• [INPUT DATA]:

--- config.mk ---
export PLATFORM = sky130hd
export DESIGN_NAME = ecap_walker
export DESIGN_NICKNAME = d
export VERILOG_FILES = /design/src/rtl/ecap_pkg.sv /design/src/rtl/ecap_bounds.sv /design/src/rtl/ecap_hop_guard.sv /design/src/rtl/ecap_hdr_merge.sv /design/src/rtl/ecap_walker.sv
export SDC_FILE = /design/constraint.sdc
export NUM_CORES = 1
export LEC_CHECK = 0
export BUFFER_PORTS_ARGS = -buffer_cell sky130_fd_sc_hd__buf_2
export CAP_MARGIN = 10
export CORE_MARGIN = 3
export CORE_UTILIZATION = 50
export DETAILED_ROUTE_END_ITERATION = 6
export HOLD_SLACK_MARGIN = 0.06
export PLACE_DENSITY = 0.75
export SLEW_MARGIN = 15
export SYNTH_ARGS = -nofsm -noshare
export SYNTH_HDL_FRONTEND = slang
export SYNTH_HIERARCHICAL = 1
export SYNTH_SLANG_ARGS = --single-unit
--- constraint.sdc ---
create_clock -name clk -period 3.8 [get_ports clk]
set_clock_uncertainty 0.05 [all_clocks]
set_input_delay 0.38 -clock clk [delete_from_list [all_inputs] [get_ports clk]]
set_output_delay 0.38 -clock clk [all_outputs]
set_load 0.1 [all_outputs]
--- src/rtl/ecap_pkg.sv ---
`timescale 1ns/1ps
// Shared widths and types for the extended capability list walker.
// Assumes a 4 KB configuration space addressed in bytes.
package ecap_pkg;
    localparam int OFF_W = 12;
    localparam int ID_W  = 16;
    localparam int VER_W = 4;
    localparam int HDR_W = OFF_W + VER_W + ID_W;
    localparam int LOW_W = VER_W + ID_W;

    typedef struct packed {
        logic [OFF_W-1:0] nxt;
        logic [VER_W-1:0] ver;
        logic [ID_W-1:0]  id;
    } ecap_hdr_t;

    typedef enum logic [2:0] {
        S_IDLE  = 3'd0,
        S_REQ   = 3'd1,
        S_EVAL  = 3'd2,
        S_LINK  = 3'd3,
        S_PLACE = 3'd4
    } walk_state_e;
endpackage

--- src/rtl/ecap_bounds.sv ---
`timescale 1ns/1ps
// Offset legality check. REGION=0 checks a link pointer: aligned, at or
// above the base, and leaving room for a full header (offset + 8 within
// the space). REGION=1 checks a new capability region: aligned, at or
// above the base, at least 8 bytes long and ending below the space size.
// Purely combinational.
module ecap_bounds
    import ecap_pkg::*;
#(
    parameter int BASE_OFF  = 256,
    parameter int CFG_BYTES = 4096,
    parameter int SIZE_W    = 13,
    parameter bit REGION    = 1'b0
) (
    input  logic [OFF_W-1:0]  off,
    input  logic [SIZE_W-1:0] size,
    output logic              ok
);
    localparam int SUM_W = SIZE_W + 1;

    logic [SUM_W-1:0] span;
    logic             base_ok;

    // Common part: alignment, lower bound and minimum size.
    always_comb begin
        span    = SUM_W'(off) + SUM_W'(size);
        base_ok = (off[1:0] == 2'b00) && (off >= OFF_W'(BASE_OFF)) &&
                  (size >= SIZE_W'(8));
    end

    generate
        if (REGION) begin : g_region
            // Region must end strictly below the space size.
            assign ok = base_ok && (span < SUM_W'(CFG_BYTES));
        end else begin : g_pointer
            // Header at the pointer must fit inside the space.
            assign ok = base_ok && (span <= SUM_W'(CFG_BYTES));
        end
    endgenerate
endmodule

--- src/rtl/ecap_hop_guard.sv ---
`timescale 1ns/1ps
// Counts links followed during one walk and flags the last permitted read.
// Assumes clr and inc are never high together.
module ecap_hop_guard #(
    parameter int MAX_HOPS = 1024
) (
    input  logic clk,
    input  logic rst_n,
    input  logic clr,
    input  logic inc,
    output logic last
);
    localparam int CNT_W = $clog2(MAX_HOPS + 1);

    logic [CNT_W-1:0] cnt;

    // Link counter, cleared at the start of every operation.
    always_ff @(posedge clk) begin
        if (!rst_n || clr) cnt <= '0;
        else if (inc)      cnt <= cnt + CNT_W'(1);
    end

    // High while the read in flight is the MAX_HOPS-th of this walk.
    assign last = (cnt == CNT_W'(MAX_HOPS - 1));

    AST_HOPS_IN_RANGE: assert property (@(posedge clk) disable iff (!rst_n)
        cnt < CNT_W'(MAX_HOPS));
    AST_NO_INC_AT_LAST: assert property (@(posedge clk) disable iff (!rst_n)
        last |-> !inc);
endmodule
--
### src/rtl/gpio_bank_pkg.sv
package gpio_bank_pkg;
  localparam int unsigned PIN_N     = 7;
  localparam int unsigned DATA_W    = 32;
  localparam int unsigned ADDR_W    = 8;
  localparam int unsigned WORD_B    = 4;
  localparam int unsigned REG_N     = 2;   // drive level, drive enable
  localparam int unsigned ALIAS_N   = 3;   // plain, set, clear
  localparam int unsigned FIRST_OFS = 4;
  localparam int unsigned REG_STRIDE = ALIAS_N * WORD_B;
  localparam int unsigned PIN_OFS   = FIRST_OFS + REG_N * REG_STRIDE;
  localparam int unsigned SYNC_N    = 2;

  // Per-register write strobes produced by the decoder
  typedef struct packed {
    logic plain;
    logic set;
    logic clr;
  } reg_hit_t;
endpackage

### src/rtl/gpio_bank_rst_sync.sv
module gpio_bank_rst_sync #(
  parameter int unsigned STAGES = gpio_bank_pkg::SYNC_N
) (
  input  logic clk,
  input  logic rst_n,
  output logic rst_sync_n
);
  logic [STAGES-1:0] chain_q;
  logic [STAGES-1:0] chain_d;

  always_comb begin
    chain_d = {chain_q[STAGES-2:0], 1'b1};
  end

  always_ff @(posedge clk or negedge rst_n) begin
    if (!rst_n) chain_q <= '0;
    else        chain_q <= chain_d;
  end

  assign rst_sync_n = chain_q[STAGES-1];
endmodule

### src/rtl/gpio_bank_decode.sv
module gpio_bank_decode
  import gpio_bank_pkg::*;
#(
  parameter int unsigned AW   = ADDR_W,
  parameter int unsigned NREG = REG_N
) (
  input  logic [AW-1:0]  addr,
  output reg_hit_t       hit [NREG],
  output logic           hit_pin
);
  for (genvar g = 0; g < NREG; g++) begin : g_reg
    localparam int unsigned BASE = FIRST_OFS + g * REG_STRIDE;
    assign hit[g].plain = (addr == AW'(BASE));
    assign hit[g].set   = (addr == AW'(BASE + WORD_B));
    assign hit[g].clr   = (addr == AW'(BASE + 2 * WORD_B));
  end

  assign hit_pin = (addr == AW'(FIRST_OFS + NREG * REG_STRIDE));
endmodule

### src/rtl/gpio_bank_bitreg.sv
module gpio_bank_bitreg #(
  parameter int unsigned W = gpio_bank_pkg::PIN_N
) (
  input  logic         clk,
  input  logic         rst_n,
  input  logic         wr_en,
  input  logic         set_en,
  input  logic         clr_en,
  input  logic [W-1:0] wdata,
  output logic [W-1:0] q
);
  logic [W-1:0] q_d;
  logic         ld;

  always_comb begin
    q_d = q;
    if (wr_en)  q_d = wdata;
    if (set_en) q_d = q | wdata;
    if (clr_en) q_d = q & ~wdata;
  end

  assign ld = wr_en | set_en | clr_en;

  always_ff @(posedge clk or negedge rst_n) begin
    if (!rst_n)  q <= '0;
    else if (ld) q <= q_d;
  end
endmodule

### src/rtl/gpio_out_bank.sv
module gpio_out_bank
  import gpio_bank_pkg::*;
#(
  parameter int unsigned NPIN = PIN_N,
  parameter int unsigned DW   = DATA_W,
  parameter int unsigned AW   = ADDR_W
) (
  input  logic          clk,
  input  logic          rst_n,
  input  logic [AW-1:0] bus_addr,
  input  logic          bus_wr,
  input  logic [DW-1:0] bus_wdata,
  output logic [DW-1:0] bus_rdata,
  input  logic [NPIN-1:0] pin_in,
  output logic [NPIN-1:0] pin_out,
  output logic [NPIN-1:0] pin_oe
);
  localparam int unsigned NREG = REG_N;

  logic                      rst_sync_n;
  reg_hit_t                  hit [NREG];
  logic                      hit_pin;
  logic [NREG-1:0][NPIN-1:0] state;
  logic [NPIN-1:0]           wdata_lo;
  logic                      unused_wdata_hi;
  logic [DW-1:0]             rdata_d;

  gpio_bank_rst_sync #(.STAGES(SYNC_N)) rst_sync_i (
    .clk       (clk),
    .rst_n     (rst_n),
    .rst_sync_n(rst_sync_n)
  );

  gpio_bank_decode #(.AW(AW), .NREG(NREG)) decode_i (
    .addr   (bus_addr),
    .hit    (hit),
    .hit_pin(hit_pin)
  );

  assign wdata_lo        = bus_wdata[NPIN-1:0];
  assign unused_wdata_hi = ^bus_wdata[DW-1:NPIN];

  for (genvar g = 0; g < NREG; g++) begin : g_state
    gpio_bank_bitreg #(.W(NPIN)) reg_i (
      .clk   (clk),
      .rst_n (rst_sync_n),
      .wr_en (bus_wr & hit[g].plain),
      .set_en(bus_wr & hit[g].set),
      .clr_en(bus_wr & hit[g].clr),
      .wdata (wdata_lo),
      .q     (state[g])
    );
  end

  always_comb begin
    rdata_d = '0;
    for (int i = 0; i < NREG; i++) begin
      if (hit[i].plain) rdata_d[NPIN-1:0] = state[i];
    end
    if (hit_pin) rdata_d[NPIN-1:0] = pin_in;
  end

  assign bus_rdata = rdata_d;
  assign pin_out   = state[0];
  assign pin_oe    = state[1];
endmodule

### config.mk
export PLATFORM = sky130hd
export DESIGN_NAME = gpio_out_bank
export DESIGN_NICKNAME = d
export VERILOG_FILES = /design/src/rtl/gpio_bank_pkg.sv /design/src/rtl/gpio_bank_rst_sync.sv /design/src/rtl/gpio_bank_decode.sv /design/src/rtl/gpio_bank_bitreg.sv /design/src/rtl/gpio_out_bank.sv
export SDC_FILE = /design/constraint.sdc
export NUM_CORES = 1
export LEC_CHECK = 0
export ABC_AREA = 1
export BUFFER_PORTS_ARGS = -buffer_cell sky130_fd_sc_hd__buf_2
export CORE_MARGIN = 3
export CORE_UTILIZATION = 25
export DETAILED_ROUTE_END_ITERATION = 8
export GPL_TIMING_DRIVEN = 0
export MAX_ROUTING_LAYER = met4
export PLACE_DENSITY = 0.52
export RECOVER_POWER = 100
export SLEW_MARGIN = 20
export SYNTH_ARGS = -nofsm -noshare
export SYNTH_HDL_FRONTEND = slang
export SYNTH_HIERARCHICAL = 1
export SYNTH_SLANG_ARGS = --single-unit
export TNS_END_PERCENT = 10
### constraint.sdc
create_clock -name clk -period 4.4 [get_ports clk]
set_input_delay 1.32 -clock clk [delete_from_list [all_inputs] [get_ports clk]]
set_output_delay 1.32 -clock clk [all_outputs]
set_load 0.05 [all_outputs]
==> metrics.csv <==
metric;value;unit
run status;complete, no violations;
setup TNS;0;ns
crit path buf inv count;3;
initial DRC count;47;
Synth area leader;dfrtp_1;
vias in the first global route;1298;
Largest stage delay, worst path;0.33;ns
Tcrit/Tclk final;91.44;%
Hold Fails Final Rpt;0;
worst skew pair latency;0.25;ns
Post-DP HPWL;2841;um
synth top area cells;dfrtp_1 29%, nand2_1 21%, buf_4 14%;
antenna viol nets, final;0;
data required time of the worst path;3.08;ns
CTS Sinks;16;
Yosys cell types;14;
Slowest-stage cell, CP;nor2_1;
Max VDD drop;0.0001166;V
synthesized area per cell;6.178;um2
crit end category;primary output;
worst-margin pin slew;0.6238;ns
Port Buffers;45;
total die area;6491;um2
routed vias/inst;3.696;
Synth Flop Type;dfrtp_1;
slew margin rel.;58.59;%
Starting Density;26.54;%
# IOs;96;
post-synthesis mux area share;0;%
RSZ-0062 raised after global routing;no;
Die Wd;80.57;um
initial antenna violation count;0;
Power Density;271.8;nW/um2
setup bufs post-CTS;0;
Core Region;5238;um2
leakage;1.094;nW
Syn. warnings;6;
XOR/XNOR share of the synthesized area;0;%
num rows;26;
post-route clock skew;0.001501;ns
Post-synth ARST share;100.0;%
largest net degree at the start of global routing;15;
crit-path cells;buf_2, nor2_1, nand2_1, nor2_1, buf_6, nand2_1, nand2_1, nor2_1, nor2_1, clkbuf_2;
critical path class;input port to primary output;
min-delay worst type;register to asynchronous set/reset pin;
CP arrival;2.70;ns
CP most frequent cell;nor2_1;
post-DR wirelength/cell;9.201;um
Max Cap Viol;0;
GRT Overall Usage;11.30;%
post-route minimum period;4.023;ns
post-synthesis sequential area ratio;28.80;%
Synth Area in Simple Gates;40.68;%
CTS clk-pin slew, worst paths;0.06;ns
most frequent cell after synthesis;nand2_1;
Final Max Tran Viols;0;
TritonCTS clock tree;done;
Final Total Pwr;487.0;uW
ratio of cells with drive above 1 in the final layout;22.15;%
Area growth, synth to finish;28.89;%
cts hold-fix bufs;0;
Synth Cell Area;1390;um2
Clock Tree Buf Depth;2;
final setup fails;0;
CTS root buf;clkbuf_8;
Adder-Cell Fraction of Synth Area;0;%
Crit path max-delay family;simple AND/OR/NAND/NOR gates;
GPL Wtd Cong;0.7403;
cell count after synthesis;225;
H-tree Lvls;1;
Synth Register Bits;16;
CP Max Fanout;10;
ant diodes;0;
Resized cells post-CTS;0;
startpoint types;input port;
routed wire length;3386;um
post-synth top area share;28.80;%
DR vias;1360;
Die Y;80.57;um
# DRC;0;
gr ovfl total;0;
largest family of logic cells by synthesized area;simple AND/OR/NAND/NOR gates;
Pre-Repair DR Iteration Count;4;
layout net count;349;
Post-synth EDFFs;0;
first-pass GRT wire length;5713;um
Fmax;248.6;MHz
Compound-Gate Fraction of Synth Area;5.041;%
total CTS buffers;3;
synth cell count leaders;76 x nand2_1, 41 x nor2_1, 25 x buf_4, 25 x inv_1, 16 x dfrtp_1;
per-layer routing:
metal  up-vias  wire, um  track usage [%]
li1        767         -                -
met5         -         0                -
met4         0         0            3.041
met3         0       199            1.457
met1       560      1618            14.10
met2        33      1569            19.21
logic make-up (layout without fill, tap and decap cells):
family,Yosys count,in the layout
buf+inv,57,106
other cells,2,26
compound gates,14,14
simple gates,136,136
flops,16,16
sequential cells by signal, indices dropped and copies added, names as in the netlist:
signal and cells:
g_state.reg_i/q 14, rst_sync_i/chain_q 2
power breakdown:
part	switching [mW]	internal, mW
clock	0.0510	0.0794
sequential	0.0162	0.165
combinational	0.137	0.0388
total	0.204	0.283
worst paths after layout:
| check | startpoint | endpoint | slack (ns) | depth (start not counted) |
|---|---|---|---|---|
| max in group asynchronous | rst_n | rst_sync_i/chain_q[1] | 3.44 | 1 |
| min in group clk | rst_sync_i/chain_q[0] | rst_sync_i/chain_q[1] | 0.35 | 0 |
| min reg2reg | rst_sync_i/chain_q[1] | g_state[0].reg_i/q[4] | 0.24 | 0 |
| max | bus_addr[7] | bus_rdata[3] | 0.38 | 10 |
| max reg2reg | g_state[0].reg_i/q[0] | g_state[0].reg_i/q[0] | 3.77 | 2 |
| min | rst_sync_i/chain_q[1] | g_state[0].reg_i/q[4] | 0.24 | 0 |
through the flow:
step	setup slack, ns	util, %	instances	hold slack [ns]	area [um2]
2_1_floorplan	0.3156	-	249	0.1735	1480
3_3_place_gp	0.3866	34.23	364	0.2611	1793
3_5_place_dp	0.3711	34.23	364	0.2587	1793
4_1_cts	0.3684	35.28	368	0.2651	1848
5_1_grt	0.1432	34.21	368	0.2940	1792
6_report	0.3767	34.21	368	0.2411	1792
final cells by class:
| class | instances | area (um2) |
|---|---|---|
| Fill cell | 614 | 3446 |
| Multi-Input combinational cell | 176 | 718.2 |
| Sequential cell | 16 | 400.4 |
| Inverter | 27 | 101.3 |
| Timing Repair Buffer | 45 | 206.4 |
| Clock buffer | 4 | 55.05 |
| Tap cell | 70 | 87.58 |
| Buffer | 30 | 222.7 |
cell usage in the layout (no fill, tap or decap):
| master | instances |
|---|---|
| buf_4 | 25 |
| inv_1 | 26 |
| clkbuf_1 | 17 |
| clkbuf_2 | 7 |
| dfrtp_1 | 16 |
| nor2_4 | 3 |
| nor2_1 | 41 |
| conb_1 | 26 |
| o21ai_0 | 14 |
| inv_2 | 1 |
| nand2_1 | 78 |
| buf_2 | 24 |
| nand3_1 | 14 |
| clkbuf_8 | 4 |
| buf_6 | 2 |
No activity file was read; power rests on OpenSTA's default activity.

• [WORK REQUEST]: Scan the records above for the lines holding "nor2_1 | 41 |" and "No activity file". Transcribe those two and every line between them word for word, and no others.

• [RESULT]:
| nor2_1 | 41 |
| conb_1 | 26 |
| o21ai_0 | 14 |
| inv_2 | 1 |
| nand2_1 | 78 |
| buf_2 | 24 |
| nand3_1 | 14 |
| clkbuf_8 | 4 |
| buf_6 | 2 |
No activity file was read; power rests on OpenSTA's default activity.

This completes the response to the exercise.